Issue Plaintiff's Argument Defendant's Argument Held
Is digitizing and lending full copyrighted works fair use if done by a nonprofit under a 1-to-1 "owned-to-loan" model? IA simply substitutes for authorized eBooks, depriving market revenue and is non-transformative. Lending is transformative, improves access/efficiency, non-commercial, serves a public/library purpose. Not fair use; use is non-transformative and substitutes for publishers’ market (AFFIRMED).
Is the use transformative under fair use? No transformation—the purpose is the same: reading. Only format changes; does not add commentary or new expression. CDL offers new utility (digital access, linking), and format shift justifies digitization. Not transformative; copying only makes a derivative (eBook), not a new use.
Does commerciality weigh against fair use, even for nonprofits? Any use that displaces market sales is commercial, regardless of profit motive. IA is nonprofit, does not charge for use, any incidental donations/proceeds are indirect.
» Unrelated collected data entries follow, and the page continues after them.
### src/rtl/chimp_seq_ctrl.sv
// chimp_seq_ctrl -- sequence controller for the "chimp test" memory game.
// Walks a game through start, board load, number picking, level-up,
// strikes and game over; the board datapath only sees load/show/reset
// strobes and the number it should accept next.
module chimp_seq_ctrl #(
   parameter int MAX_NUMS    = 31,
   parameter int START_LEVEL = 4,
   parameter int LIVES       = 3,
   localparam int NW = $clog2(MAX_NUMS+1),
   localparam int SW = $clog2(LIVES+1)
) (
   input  logic          clk,
   input  logic          iReset,
   input  logic          iSpace,
   input  logic          iDoneLoad,
   input  logic          iChoseCorrectNum,
   input  logic          iChoseWrongNum,
   output logic [NW-1:0] oNumToChoose,
   output logic [NW-1:0] oLevel,
   output logic [SW-1:0] oStrikes,
   output logic [NW-1:0] oBest,
   output logic          oLoadEnable,
   output logic          oShowEnable,
   output logic          oResetBoard,
   output logic          oGameOver,
   output logic          oWin,
   output logic [2:0]    oState
);

   typedef enum logic [2:0] {
      IDLE   = 3'd0,
      ARM    = 3'd1,
      LOAD   = 3'd2,
      CHOOSE = 3'd3,
      NEXT   = 3'd4,
      STRIKE = 3'd5,
      OVER   = 3'd6
   } state_t;

   localparam logic [NW-1:0] LVL_START = NW'(START_LEVEL);
   localparam logic [NW-1:0] LVL_MAX   = NW'(MAX_NUMS);
   localparam logic [SW-1:0] LIVES_W   = SW'(LIVES);

   state_t        state, state_n;
   logic [NW-1:0] level, level_n;
   logic [NW-1:0] num, num_n;
   logic [SW-1:0] strikes, strikes_n;
   logic [NW-1:0] best, best_n;
   logic          win, win_n;
   logic          load_en;
   logic          game_over;

   logic [SW-1:0] strikes_inc;
   logic [NW-1:0] best_max;

   assign strikes_inc = strikes + SW'(1);
   assign best_max    = (level > best) ? level : best;

   // State register plus all game counters; reset wins over everything.
   always_ff @(posedge clk) begin
      if (iReset) begin
         state     <= IDLE;
         level     <= LVL_START;
         num       <= '0;
         strikes   <= '0;
         best      <= '0;
         win       <= 1'b0;
         load_en   <= 1'b0;
         game_over <= 1'b0;
      end else begin
         state     <= state_n;
         level     <= level_n;
         num       <= num_n;
         strikes   <= strikes_n;
         best      <= best_n;
         win       <= win_n;
         // Flag outputs are registered copies of the upcoming state so they
         // change together with oState and come straight off flops.
         load_en   <= (state_n == LOAD);
         game_over <= (state_n == OVER);
      end
   end

   // Next-state and next-counter logic; everything holds unless changed.
   always_comb begin
      state_n   = state;
      level_n   = level;
      num_n     = num;
      strikes_n = strikes;
      best_n    = best;
      win_n     = win;
      unique case (state)
         IDLE: begin
            level_n   = LVL_START;
            strikes_n = '0;
            num_n     = '0;
            win_n     = 1'b0;
            if (iSpace) state_n = ARM;
         end
         ARM: begin
            // Hold here until the start key is released so one press
            // does not also count as a restart later.
            if (!iSpace) state_n = LOAD;
         end
         LOAD: begin
            if (iDoneLoad) begin
               num_n   = NW'(1);
               state_n = CHOOSE;
            end
         end
         CHOOSE: begin
            // A wrong click beats a simultaneous correct one; num is left
            // alone so the strike path does not disturb it.
            if (iChoseWrongNum) begin
               state_n = STRIKE;
            end else if (iChoseCorrectNum) begin
               if (num < level) num_n   = num + NW'(1);
               else             state_n = NEXT;
            end
         end
         NEXT: begin
            best_n = best_max;
            if (level == LVL_MAX) begin
               win_n   = 1'b1;
               state_n = OVER;
            end else begin
               level_n = level + NW'(1);
               state_n = LOAD;
            end
         end
         STRIKE: begin
            strikes_n = strikes_inc;
            if (strikes_inc == LIVES_W) begin
               win_n   = 1'b0;
               state_n = OVER;
            end else begin
               state_n = LOAD;
            end
         end
         OVER: begin
            // Best score survives a new game; only reset clears it.
            if (iSpace) begin
               level_n   = LVL_START;
               strikes_n = '0;
               win_n     = 1'b0;
               state_n   = ARM;
            end
         end
         default: state_n = IDLE;
      endcase
   end

   // Output decode: only the three strobes below are combinational.
   assign oNumToChoose = (state == CHOOSE) ? num : '0;
   assign oShowEnable  = (state == LOAD) || ((state == CHOOSE) && (num == NW'(1)));
   assign oResetBoard  = iReset || (state == IDLE) || (state == ARM) ||
                         (state == STRIKE) || (state == NEXT);

   assign oLevel      = level;
   assign oStrikes    = strikes;
   assign oBest       = best;
   assign oLoadEnable = load_en;
   assign oGameOver   = game_over;
   assign oWin        = win;
   assign oState      = state;

endmodule

### config.mk
export PLATFORM = sky130hd
export DESIGN_NAME = chimp_seq_ctrl
export DESIGN_NICKNAME = d
export VERILOG_FILES = /design/src/rtl/chimp_seq_ctrl.sv
export SDC_FILE = /design/constraint.sdc
export NUM_CORES = 1
export LEC_CHECK = 0
export CAP_MARGIN = 20
export CORE_ASPECT_RATIO = 0.7
export CORE_MARGIN = 5
export CORE_UTILIZATION = 55
export CTS_BUF_LIST = sky130_fd_sc_hd__clkbuf_8 sky130_fd_sc_hd__clkbuf_16
export DETAILED_ROUTE_END_ITERATION = 8
export PLACE_DENSITY = 0.85
export SLEW_MARGIN = 30
export SYNTH_ARGS = -nofsm -noshare
export SYNTH_HDL_FRONTEND = slang
export SYNTH_SLANG_ARGS = --single-unit
### constraint.sdc
create_clock -name clk -period 4.94 [get_ports clk]
set_input_delay 1.235 -clock clk [delete_from_list [all_inputs] [get_ports clk]]
set_output_delay 1.235 -clock clk [all_outputs]
set_load 0.005 [all_outputs]
==> metrics <==
number of antenna violations at the first check in global routing=0; dominant combinational cell family by area after synthesis=simple AND/OR/NAND/NOR gates; worst reg2reg path depth=7; post-synthesis mux area share=4.72%; peak supply drop=0.000148 V; die area=3970 um^2; Antenna Cells=0; first-pass GRT wire length=6.19 mm; commonest cells after routing, fill and taps aside=30 x clkdlybuf4s50_1, 23 x nor2_1, 23 x dfxtp_1, 17 x inv_1, 14 x ha_1; Clk Tree Root Cell=clkbuf_8; RSZ-0062 raised after global routing=no; Post-Synthesis Cells=188; Max-cap violations=0; Initial DRC Count=117; synthesized-area fraction occupied by ao, oa, aoi and oai cells=21.9%; aggregate global-route resource usage=20.3%; # hold bufs at CTS=0; post-synthesis share of cell area spent on and, or, nand and nor gates=23.9%; routed length per placed instance=15.2 um; Avg Inst Size Synth=8.17 um^2; top cell type's share of synthesized area=30.0%; Power Density=199 nW/um^2; remaining routing DRC violations=0; post-synthesis cell type count=51; number of setup violations in the final report=0; Remaining Overflow, GRT=0; net count of the mapped netlist=208; clock transition at the registers of the reported paths=0.08 ns; P_leak=0.768 nW; max-slew violation total from the final report=0; max_slew headroom=56.0%; clock tree from TritonCTS=yes; reg-to-reg slack, setup=2.53 ns; setup repair bufs after CTS=0; number of vias after detailed routing=1431; Resized cells post-CTS=0; startpoint of the worst register-to-register path=oLevel[2]; maximum clock frequency=0.260 GHz; count of non-filler cells in the finished layout=250; EDFF count, synth=0; area of the core=2740 um^2; R2R Path End=oLoadEnable; Clock Latency Late Sink=0.27 ns; Synth Register Bits=23; number of synthesis warnings=0; CP Data Arrival Time=2.60 ns; sum of net half-perimeters after detailed placement=2.91 mm; Cell Rows=16; fill cell instance count of the final layout=214; cell type contributing the most total cell area after synthesis=dfxtp_1; WL final=3.80 mm; worst-case clock buffer depth=2; Seq. cell area=460 um^2; post-layout util=68.8%; class of the tightest hold or removal check=reg -> reg; critical path capture point=oResetBoard; Final Hold Fails=0; number of nets with antenna violations after detailed routing=0; Die Y=54.2 um; clock skew after layout=0.00206 ns; Post-Synth Adder-Cell Area=11.4%; number of input and output port buffers inserted=30; proportion of layout cells with a drive suffix above 1=6.54%; net total in the final layout=235; hold slack final=0.536 ns; min cycle time layout=3.84 ns; ys flop type=dfxtp_1; Critical Path End Type=output port; area of combinational cells with multiple inputs=968 um^2; xor/xnor cell area share of the yosys netlist=1.14%; CTS H-tree lvls=1; Worst setup SP type=input port; Area Growth Syn to Fin=22.8%; critical path launch point=iReset; summed instance area of the synthesized netlist=1540 um^2; TritonRoute pass-1 iters=4; slew at the pin closest to its max-slew limit=0.658 ns; accumulated negative setup slack=0 ns; number of buffers created by CTS=3; share of synthesized flip-flops with an asynchronous set or reset=0%; total clock sinks=23; Vias/cell=5.72; most common library cell in the layout ignoring fill and taps=clkdlybuf4s50_1; ports placed on the boundary=31; worst setup path category=in -> out; post-layout power=0.376 mW; die outline width=73.2 um; sequential fraction of the synthesis area=30.0%; via count of the first global-routing pass=1307; weighted congestion at the end of routability-driven global placement=0.825; post-route fraction of the period consumed by the critical path=77.7%; top area cells in the synthesized netlist=dfxtp_1 30%, ha_1 11%, nor2_1 5.6%; starting utilization of the core area=56.0%; highest fanout seen on the critical path=20; outcome=finished clean; required arrival time at the worst endpoint=3.70 ns; pin count of the biggest net entering global routing=23; placed instance count=246
[state kept, by name (all words and copies together), names as in the netlist]
name / count
oLoadEnable: 1
oLevel: 5
oWin: 1
oBest: 5
oStrikes: 2
num: 5
oState: 3
oGameOver: 1
[cells in the mapped netlist, types with 4 or more instances]
| master | n |
|---|---|
| a21oi_1 | 13 |
| and2_1 | 6 |
| clkbuf_1 | 5 |
| dfxtp_1 | 23 |
| ha_1 | 14 |
| inv_1 | 16 |
| mux2i_1 | 5 |
| nand2_1 | 7 |
| nand2b_1 | 6 |
| nor2_1 | 23 |
| o21ai_0 | 7 |
| or3_1 | 4 |
[per-stage QoR]
stage               area (um^2)  worst slack, ns
CTS                        1890             1.10
finish                     1890             1.10
global route               1890             1.05
floorplan                  1540             2.33
detailed placement         1840             1.10
global placement           1840             1.13
[critical path, cell delays in order]
cell             delay, ns
clkdlybuf4s50_1       0.45
buf_4                 0.23
nand2b_1              0.16
clkdlybuf4s50_1       0.52
[how the worst min path moves through the flow]
stage              from  cells after the start  slack (ns)        to
2_1_floorplan    num[4]                      2        0.48    num[4]
3_3_place_gp   oBest[4]                      2        0.51  oBest[4]
3_5_place_dp   oBest[2]                      2        0.52  oBest[2]
4_1_cts        oBest[0]                      2        0.54  oBest[0]
5_1_grt        oBest[0]                      2        0.56  oBest[0]
6_report       oBest[4]                      2        0.54  oBest[4]
[cell type report]
type,count,area share [%]
Multi-Input combinational cell,140,51.3
Sequential cell,23,24.4
Timing Repair Buffer,31,16.3
Inverter,16,3.18
Tap cell,36,2.39
Clock buffer,3,2.19
Clock inverter,1,0.199
[logic make-up (layout without fill, tap and decap cells)]
kind of cell / after synthesis / in the layout
XOR/XNOR: 2 / 2
multiplexers: 7 / 7
adder cells (fa/ha/maj): 14 / 14
buffers and inverters: 25 / 51
AO/OA/AOI/OAI: 49 / 49
flip-flops: 23 / 23
AND/OR/NAND/NOR: 68 / 68
[power by group]
part	total [mW]	switching [mW]	internal, mW
Sequential	0.201	0.0121	0.189
Combinational	0.0580	0.0291	0.0289
Clock	0.117	0.0617	0.0557
Total	0.376	0.103	0.273
[routing by layer]
metal	GRT usage (%)	share of wire, %	wire, um	vias up
met3	5.14	5.9	225	6
met4	5.21	0.71	27	0
met2	33.5	48	1820	47
li1	-	-	-	720
met1	26.7	45	1730	658
met5	0	0	0	-
(Power assumes the default switching activity.)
Use deemed non-commercial but this is outweighed by lack of transformativeness.
Does the fourth factor (market harm) favor fair use? IA substitutes for publisher sales/license revenues, harming current and potential markets. No empirical evidence of market harm, and studies show no demonstrable negative impact on sales. Likelihood and intent to substitute are sufficient; common-sense inference of market harm applies even without publisher data.

Key Cases Cited

  • Harper & Row Publishers, Inc. v. Nation Enterprises, 471 U.S. 539 (Supreme Court precedent on fair use and market harm)
  • Campbell v. Acuff-Rose Music, Inc., 510 U.S. 569 (defining transformative use under fair use)
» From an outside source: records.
<file path="config.mk">
export PLATFORM = sky130hd
export DESIGN_NAME = position_ring_scheduler
export DESIGN_NICKNAME = d
export VERILOG_FILES = /design/src/rtl/position_ring_scheduler.sv
export SDC_FILE = /design/constraint.sdc
export NUM_CORES = 1
export LEC_CHECK = 0
export CORE_MARGIN = 5
export CORE_UTILIZATION = 46
export DETAILED_ROUTE_END_ITERATION = 16
export HOLD_SLACK_MARGIN = 0.12
export PLACE_DENSITY = 0.79
export SYNTH_ARGS = -nofsm -noshare
export SYNTH_HDL_FRONTEND = slang
export SYNTH_SLANG_ARGS = --single-unit
</file>
<file path="constraint.sdc">
create_clock -name clk -period 3.6 [get_ports clk]
set_clock_uncertainty 0.1 [all_clocks]
set_input_delay 0.72 -clock clk [delete_from_list [all_inputs] [get_ports clk]]
set_output_delay 0.72 -clock clk [all_outputs]
set_load 0.01 [all_outputs]
</file>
  • Sony Corp. of America v. Universal City Studios, Inc., 464 U.S. 417 (nonprofit/non-commercial copying analysis in fair use context)
  • Authors Guild, Inc. v. Google, Inc., 804 F.3d 202 (transformative use in context of digitized books, market substitution for full access)
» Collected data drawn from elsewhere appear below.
--- src/rtl/pll_drp_reconfig.sv ---
// Sequences CLKOUTn divider rewrites over DRP while the
// PLL is held in reset, then waits for lock.
module pll_drp_reconfig
  import pll_drp_pkg::*;
#(
  parameter int NUM_OUT      = 4,
  parameter int DRP_TIMEOUT  = 255,
  parameter int LOCK_TIMEOUT = 65535,
  parameter int RST_HOLD     = 4
) (
  input  logic                 refclk,
  input  logic                 rst_n,
  input  logic                 req,
  input  logic [NUM_OUT-1:0]   cfg_en,
  input  logic [7*NUM_OUT-1:0] cfg_div,
  output logic                 busy,
  output logic                 done,
  output logic                 err,
  output logic [1:0]           err_code,
  output logic [6:0]           daddr,
  output logic [15:0]          di,
  input  logic [15:0]          dout,
  output logic                 den,
  output logic                 dwe,
  input  logic                 drdy,
  output logic                 pll_rst,
  input  logic                 pll_locked
);

  localparam int HW = $clog2(RST_HOLD + 1);
  localparam int LW = $clog2(LOCK_TIMEOUT + 1);

  logic [3:0]           state_q, state_d;
  logic [NUM_OUT-1:0]   en_q, en_d;
  logic [7*NUM_OUT-1:0] div_q, div_d;
  logic [2:0]           ch_q, ch_d;
  logic                 reg2_q, reg2_d;
  logic [HW-1:0]        hold_q, hold_d;
  logic [LW-1:0]        lock_q, lock_d;
  logic                 busy_q, busy_d;
  logic                 done_q, done_d;
  logic                 err_q, err_d;
  logic [1:0]           code_q, code_d;
  logic                 prst_q, prst_d;

  logic       start;
  logic       acc_done;
  logic       acc_tmo;
  logic [6:0] acc_addr;
  logic [6:0] sel_div;
  logic       bad_div;
  logic       nxt_found;
  logic [2:0] nxt_ch;
  int         base;

  // lowest enabled channel at or above base
  always_comb begin
    base      = (state_q == S_CHECK) ? 0 : int'(ch_q) + 1;
    nxt_found = 1'b0;
    nxt_ch    = '0;
    bad_div   = 1'b0;
    for (int i = NUM_OUT - 1; i >= 0; i--) begin
      if (en_q[i] && i >= base) begin
        nxt_found = 1'b1;
        nxt_ch    = 3'(i);
      end
      if (en_q[i] && div_q[7*i +: 7] == 7'd0)
        bad_div = 1'b1;
    end
  end

  always_comb begin
    sel_div = '0;
    for (int i = 0; i < NUM_OUT; i++)
      if (ch_d == 3'(i))
        sel_div = div_q[7*i +: 7];
  end

  assign acc_addr = {CLKOUT_ADDR[ch_d][6:1], reg2_d};

  always_comb begin
    state_d = state_q;
    en_d    = en_q;
    div_d   = div_q;
    ch_d    = ch_q;
    reg2_d  = reg2_q;
    hold_d  = hold_q;
    lock_d  = lock_q;
    busy_d  = busy_q;
    done_d  = 1'b0;
    err_d   = 1'b0;
    code_d  = code_q;
    prst_d  = prst_q;
    start   = 1'b0;
    case (state_q)
      S_IDLE: if (req) begin
        en_d    = cfg_en;
        div_d   = cfg_div;
        busy_d  = 1'b1;
        code_d  = ERR_NONE;
        state_d = S_CHECK;
      end
      S_CHECK: begin
        if (bad_div) begin
          state_d = S_ERR;
          code_d  = ERR_DIV;
          err_d   = 1'b1;
          busy_d  = 1'b0;
        end else if (!nxt_found) begin
          state_d = S_DONE;
          done_d  = 1'b1;
          busy_d  = 1'b0;
        end else begin
          state_d = S_HOLD;
          prst_d  = 1'b1;
          hold_d  = '0;
          ch_d    = nxt_ch;
          reg2_d  = 1'b0;
        end
      end
      S_HOLD: begin
        if (hold_q == HW'(RST_HOLD - 1)) begin
          start   = 1'b1;
          state_d = S_RD;
        end else begin
          hold_d = hold_q + HW'(1);
        end
      end
      // one full read-modify-write runs in drp_access
      S_RD: begin
        if (acc_done) begin
          state_d = S_NEXT;
        end else if (acc_tmo) begin
          state_d = S_ERR;
          code_d  = ERR_DRP;
          err_d   = 1'b1;
          busy_d  = 1'b0;
          prst_d  = 1'b0;
        end
      end
      S_NEXT: begin
        if (!reg2_q) begin
          reg2_d  = 1'b1;
          start   = 1'b1;
          state_d = S_RD;
        end else if (nxt_found) begin
          ch_d    = nxt_ch;
          reg2_d  = 1'b0;
          start   = 1'b1;
          state_d = S_RD;
        end else begin
          prst_d  = 1'b0;
          state_d = S_RELEASE;
        end
      end
      S_RELEASE: begin
        lock_d  = '0;
        state_d = S_LOCK_WAIT;
      end
      S_LOCK_WAIT: begin
        if (pll_locked) begin
          state_d = S_DONE;
          done_d  = 1'b1;
          busy_d  = 1'b0;
        end else if (lock_q == LW'(LOCK_TIMEOUT - 1)) begin
          state_d = S_ERR;
          code_d  = ERR_LOCK;
          err_d   = 1'b1;
          busy_d  = 1'b0;
        end else begin
          lock_d = lock_q + LW'(1);
        end
      end
      S_DONE:  state_d = S_IDLE;
      S_ERR:   state_d = S_IDLE;
      default: state_d = S_IDLE;
    endcase
  end

  always_ff @(posedge refclk or negedge rst_n) begin
    if (!rst_n) begin
      state_q <= S_IDLE;
      en_q    <= '0;
      div_q   <= '0;
      ch_q    <= '0;
      reg2_q  <= 1'b0;
      hold_q  <= '0;
      lock_q  <= '0;
      busy_q  <= 1'b0;
      done_q  <= 1'b0;
      err_q   <= 1'b0;
      code_q  <= ERR_NONE;
      prst_q  <= 1'b0;
    end else begin
      state_q <= state_d;
      en_q    <= en_d;
      div_q   <= div_d;
      ch_q    <= ch_d;
      reg2_q  <= reg2_d;
      hold_q  <= hold_d;
      lock_q  <= lock_d;
      busy_q  <= busy_d;
      done_q  <= done_d;
      err_q   <= err_d;
      code_q  <= code_d;
      prst_q  <= prst_d;
    end
  end

  assign busy     = busy_q;
  assign done     = done_q;
  assign err      = err_q;
  assign err_code = code_q;
  assign pll_rst  = prst_q;

  drp_access #(
    .DRP_TIMEOUT(DRP_TIMEOUT)
  ) u_drp (
    .clk_i  (refclk),
    .rst_ni (rst_n),
    .start_i(start),
    .addr_i (acc_addr),
    .reg2_i (reg2_d),
    .div_i  (sel_div),
    .done_o (acc_done),
    .tmo_o  (acc_tmo),
    .daddr_o(daddr),
    .di_o   (di),
    .dout_i (dout),
    .den_o  (den),
    .dwe_o  (dwe),
    .drdy_i (drdy)
  );

endmodule

--- config.mk ---
export PLATFORM = sky130hd
export DESIGN_NAME = pll_drp_reconfig
export DESIGN_NICKNAME = d
export VERILOG_FILES = /design/src/rtl/pll_drp_pkg.sv /design/src/rtl/pll_drp_reconfig_drp_access.sv /design/src/rtl/pll_drp_reconfig.sv
export SDC_FILE = /design/constraint.sdc
export NUM_CORES = 1
export LEC_CHECK = 0
export BUFFER_PORTS_ARGS = -buffer_cell sky130_fd_sc_hd__buf_4
export CAP_MARGIN = 10
export CORE_MARGIN = 1
export CORE_UTILIZATION = 49
export DETAILED_ROUTE_END_ITERATION = 16
export HOLD_SLACK_MARGIN = 0.12
export MAX_ROUTING_LAYER = met4
export PLACE_DENSITY = 0.75
export SYNTH_ARGS = -nofsm -noshare
export SYNTH_HDL_FRONTEND = slang
export SYNTH_SLANG_ARGS = --single-unit
--- constraint.sdc ---
create_clock -name refclk -period 3.35 [get_ports refclk]
set_input_delay 0.1675 -clock refclk [delete_from_list [all_inputs] [get_ports refclk]]
set_output_delay 0.1675 -clock refclk [all_outputs]
set_load 0.1 [all_outputs]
  • Fox News Network, LLC v. TVEyes, Inc., 883 F.3d 169 (market harm and transformative use involving repackaging media content)
  • Andy Warhol Foundation for the Visual Arts, Inc. v. Goldsmith, 11 F.4th 26 and 598 U.S. 508 (current law on transformativeness and allocation of the burden in fair use cases)
Read the full case

Case Details

Case Name: Hachette Book Group, Inc. v. Internet Archive
Court Name: Court of Appeals for the Second Circuit
Date Published: Sep 4, 2024
Citations: 115 F.4th 163; 23-1260
Docket Number: 23-1260
Court Abbreviation: 2d Cir.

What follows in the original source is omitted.